I had a long talk with my NA sponsor last night. I told him I've been experiencing a lot of anxiety when thinking about the future. One of my reservations about using drugs was getting done with probation and required group therapy that I attend weekly. When I first got on probation and started the group, my idea was that I'd just get through this and then go back to getting high. For about three years, I tried to hide my drug use, lying to everyone around me, tricking the UA test, etc. It wasn't until I got a DUI in late 2016 that I realized this way wasn't working anymore.
I'm on the other side of things now, clean for a considerable amount of time, active member of NA, and nearing the end of my probation term, and I'm scared of what's to come. I never thought I'd be in recovery at this point, and I didn't imagine I'd have to build a greater life than what I'd had before. My beliefs and values have changed a lot already, yet there's still some echoes of that original plan and the beliefs surrounding it that I think may be holding me back a bit. I've been struggling recently with depression, anxiety, loneliness, inadequacy and shame, and trying to escape with caffeine, nicotine, porn, exercise, relationships, and any other way I know how.
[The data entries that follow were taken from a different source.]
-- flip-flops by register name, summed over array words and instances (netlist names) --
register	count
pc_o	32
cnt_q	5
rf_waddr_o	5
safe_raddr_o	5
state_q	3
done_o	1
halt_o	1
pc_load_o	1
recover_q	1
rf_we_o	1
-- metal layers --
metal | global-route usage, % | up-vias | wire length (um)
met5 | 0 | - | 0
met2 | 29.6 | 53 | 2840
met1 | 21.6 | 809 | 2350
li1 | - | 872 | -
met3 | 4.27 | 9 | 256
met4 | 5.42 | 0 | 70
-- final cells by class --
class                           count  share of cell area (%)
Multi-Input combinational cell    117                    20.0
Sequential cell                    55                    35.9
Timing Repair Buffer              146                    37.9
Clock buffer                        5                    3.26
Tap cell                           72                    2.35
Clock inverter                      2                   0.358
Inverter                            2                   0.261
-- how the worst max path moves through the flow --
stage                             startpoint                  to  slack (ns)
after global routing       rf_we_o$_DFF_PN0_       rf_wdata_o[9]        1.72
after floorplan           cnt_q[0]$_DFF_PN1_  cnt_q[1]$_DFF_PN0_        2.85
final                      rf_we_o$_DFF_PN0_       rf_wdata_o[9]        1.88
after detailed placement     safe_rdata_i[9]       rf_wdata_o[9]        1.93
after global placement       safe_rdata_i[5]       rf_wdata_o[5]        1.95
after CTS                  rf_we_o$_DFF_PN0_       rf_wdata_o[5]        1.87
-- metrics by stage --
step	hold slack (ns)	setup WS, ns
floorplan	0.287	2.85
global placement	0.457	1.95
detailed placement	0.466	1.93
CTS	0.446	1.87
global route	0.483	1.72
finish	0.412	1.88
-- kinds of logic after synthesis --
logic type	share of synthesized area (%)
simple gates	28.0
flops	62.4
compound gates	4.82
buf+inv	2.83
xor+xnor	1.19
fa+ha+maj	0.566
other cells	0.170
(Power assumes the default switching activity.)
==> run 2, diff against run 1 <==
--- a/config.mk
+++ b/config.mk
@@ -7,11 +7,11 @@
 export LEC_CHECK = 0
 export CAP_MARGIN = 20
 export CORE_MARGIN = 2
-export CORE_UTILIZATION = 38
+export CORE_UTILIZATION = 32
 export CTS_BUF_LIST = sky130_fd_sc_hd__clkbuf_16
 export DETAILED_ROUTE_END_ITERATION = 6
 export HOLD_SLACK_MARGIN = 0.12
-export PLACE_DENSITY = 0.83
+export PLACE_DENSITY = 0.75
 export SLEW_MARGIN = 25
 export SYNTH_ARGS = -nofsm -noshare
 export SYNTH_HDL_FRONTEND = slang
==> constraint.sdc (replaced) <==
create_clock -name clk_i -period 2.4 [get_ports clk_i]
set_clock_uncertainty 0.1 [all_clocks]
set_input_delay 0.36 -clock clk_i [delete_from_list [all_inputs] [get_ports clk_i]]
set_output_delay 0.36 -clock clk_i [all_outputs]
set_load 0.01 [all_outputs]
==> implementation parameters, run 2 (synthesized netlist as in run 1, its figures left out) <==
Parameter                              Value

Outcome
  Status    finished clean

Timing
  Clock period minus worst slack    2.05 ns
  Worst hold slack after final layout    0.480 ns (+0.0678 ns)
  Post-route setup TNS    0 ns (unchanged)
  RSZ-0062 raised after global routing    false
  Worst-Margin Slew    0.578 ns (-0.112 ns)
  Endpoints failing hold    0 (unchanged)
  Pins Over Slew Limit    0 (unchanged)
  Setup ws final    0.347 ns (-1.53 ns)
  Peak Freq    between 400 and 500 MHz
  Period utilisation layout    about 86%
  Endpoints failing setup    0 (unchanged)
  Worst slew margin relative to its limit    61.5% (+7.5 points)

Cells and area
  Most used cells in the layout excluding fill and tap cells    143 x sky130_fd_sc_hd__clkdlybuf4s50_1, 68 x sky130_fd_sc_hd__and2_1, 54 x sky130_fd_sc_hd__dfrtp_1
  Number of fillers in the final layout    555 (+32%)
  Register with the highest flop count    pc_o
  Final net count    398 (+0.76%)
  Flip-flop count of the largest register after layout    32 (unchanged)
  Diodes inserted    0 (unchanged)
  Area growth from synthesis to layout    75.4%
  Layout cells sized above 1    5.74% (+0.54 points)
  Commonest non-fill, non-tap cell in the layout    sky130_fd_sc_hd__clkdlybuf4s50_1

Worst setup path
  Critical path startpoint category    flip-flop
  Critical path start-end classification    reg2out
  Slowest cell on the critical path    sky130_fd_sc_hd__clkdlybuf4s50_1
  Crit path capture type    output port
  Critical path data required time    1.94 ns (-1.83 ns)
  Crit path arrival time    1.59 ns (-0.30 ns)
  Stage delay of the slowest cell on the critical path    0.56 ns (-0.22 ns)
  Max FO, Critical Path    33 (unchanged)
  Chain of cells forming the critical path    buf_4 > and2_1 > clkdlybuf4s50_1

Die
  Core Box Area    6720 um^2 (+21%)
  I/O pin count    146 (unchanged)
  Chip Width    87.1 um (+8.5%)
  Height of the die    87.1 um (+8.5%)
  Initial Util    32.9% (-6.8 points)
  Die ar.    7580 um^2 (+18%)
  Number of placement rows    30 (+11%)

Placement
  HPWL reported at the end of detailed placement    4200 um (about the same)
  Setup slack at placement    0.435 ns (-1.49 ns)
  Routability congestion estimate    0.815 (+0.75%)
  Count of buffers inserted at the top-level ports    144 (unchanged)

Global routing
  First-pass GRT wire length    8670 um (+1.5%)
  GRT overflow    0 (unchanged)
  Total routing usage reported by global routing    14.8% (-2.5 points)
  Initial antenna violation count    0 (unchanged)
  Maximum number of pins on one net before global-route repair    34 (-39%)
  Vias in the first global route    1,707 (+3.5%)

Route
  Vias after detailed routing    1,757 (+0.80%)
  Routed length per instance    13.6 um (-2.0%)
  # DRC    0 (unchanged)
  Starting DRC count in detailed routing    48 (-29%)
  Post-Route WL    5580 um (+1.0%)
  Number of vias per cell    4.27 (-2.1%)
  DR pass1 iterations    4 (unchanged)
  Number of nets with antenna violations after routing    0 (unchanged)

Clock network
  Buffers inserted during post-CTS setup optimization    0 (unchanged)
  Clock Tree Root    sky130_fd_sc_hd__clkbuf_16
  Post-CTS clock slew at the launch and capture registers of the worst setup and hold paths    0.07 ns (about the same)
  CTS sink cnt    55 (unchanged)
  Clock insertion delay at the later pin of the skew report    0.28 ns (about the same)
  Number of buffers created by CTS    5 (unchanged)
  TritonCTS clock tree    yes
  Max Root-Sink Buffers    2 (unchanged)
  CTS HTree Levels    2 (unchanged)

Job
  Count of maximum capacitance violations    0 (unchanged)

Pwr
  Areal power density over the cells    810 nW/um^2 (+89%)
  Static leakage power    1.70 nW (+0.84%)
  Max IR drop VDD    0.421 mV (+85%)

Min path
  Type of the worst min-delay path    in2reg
[src/rtl/binary_to_gray.sv]
`default_nettype none
// ============================================================================
//  Module      : binary_to_gray
//  Description : Combinational binary-to-reflected-Gray converter for a
//                PTR+1 bit pointer (PTR address bits plus one wrap bit).
//  Revision    : 1.0 - initial release
// ============================================================================
module binary_to_gray #(
    parameter int PTR = 3
) (
    input  logic [PTR:0] i_bin,
    output logic [PTR:0] o_gray
);

    // Each Gray bit is the XOR of the binary bit and its more-significant
    // neighbour; the MSB passes straight through.
    always_comb begin
        o_gray = i_bin ^ (i_bin >> 1);
    end

endmodule
`default_nettype wire

[src/rtl/fifo_ptr_ctrl.sv]
`default_nettype none
// ============================================================================
//  Module      : fifo_ptr_ctrl
//  Description : Single-clock FIFO pointer controller. Grants write/read
//                requests against the registered full/empty flags, advances
//                binary read/write pointers (one extra wrap bit), and
//                publishes registered Gray copies of both pointers together
//                with occupancy, flags and one-cycle error pulses.
//  Revision    : 1.0 - initial release
// ============================================================================
module fifo_ptr_ctrl #(
    parameter int PTR = 3
) (
    input  logic           CLK_50M,
    input  logic           RST_N,
    input  logic           wr_req,
    input  logic           rd_req,
    output logic           wr_en,
    output logic           rd_en,
    output logic [PTR-1:0] wr_addr,
    output logic [PTR-1:0] rd_addr,
    output logic [PTR:0]   wr_ptr_gray,
    output logic [PTR:0]   rd_ptr_gray,
    output logic           full,
    output logic           empty,
    output logic [PTR:0]   count,
    output logic           wr_err,
    output logic           rd_err
);

    // FIFO depth expressed at pointer width; numerically it is also the
    // pattern with only the wrap bit set.
    localparam logic [PTR:0] DEPTH = (PTR+1)'(2**PTR);

    // Registered state
    logic [PTR:0] wr_bin_q,  wr_bin_d;
    logic [PTR:0] rd_bin_q,  rd_bin_d;
    logic [PTR:0] wr_gray_q, wr_gray_d;
    logic [PTR:0] rd_gray_q, rd_gray_d;
    logic [PTR:0] count_q,   count_d;
    logic         full_q,    full_d;
    logic         empty_q,   empty_d;
    logic         wr_err_q,  wr_err_d;
    logic         rd_err_q,  rd_err_d;

    logic [PTR:0] w_ptr_xor;

    // Grants look only at this cycle's registered flags; a request that
    // would be satisfied by a same-cycle opposite operation is not bypassed.
    always_comb begin
        wr_en = wr_req & ~full_q;
        rd_en = rd_req & ~empty_q;
    end

    // Next pointers, flags, occupancy and error pulses, all derived from the
    // next-state pointers so every output moves on the same edge.
    always_comb begin
        wr_bin_d  = wr_bin_q + (PTR+1)'(wr_en);
        rd_bin_d  = rd_bin_q + (PTR+1)'(rd_en);
        w_ptr_xor = wr_bin_d ^ rd_bin_d;
        empty_d   = (w_ptr_xor == '0);
        // Full: wrap bits differ while all address bits match.
        full_d    = (w_ptr_xor == DEPTH);
        count_d   = wr_bin_d - rd_bin_d;
        wr_err_d  = wr_req & full_q;
        rd_err_d  = rd_req & empty_q;
    end

    // Gray encoders operate on the next pointers so the Gray registers load
    // in lock-step with the binary registers.
    binary_to_gray #(
        .PTR (PTR)
    ) u_wr_b2g (
        .i_bin  (wr_bin_d),
        .o_gray (wr_gray_d)
    );

    binary_to_gray #(
        .PTR (PTR)
    ) u_rd_b2g (
        .i_bin  (rd_bin_d),
        .o_gray (rd_gray_d)
    );

    // State register with asynchronous clear to the empty condition.
    always_ff @(posedge CLK_50M or negedge RST_N) begin
        if (!RST_N) begin
            wr_bin_q  <= '0;
            rd_bin_q  <= '0;
            wr_gray_q <= '0;
            rd_gray_q <= '0;
            count_q   <= '0;
            full_q    <= 1'b0;
            empty_q   <= 1'b1;
            wr_err_q  <= 1'b0;
            rd_err_q  <= 1'b0;
        end else begin
            wr_bin_q  <= wr_bin_d;
            rd_bin_q  <= rd_bin_d;
            wr_gray_q <= wr_gray_d;
            rd_gray_q <= rd_gray_d;
            count_q   <= count_d;
            full_q    <= full_d;
            empty_q   <= empty_d;
            wr_err_q  <= wr_err_d;
            rd_err_q  <= rd_err_d;
        end
    end

    // Output mapping: RAM addresses drop the wrap bit.
    always_comb begin
        wr_addr     = wr_bin_q[PTR-1:0];
        rd_addr     = rd_bin_q[PTR-1:0];
        wr_ptr_gray = wr_gray_q;
        rd_ptr_gray = rd_gray_q;
        full        = full_q;
        empty       = empty_q;
        count       = count_q;
        wr_err      = wr_err_q;
        rd_err      = rd_err_q;
    end

endmodule
`default_nettype wire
Through talking with my sponsor and some other people, I think I've figured out that fear and uncertainty about what's to come is controlling me. I feel "good enough" now, comfortable in what I'm doing, but growth and progress means looking for something even better, and I've never been at a point where I could take a serious look at some of my goals like getting a better job/pursuing a career, moving to a better apartment, becoming (more) involved in extracurricular activities, spending time on hobbies, etc. I know some of those things don't ultimately matter, yet they are my goals nonetheless...and I've never been a goal-oriented person. The script has flipped and I'm scared but also excited about what's coming. I'm reminded a lot of the lyric in this song, "Like if freedom means doing what I want/Well, don’t I gotta want something?"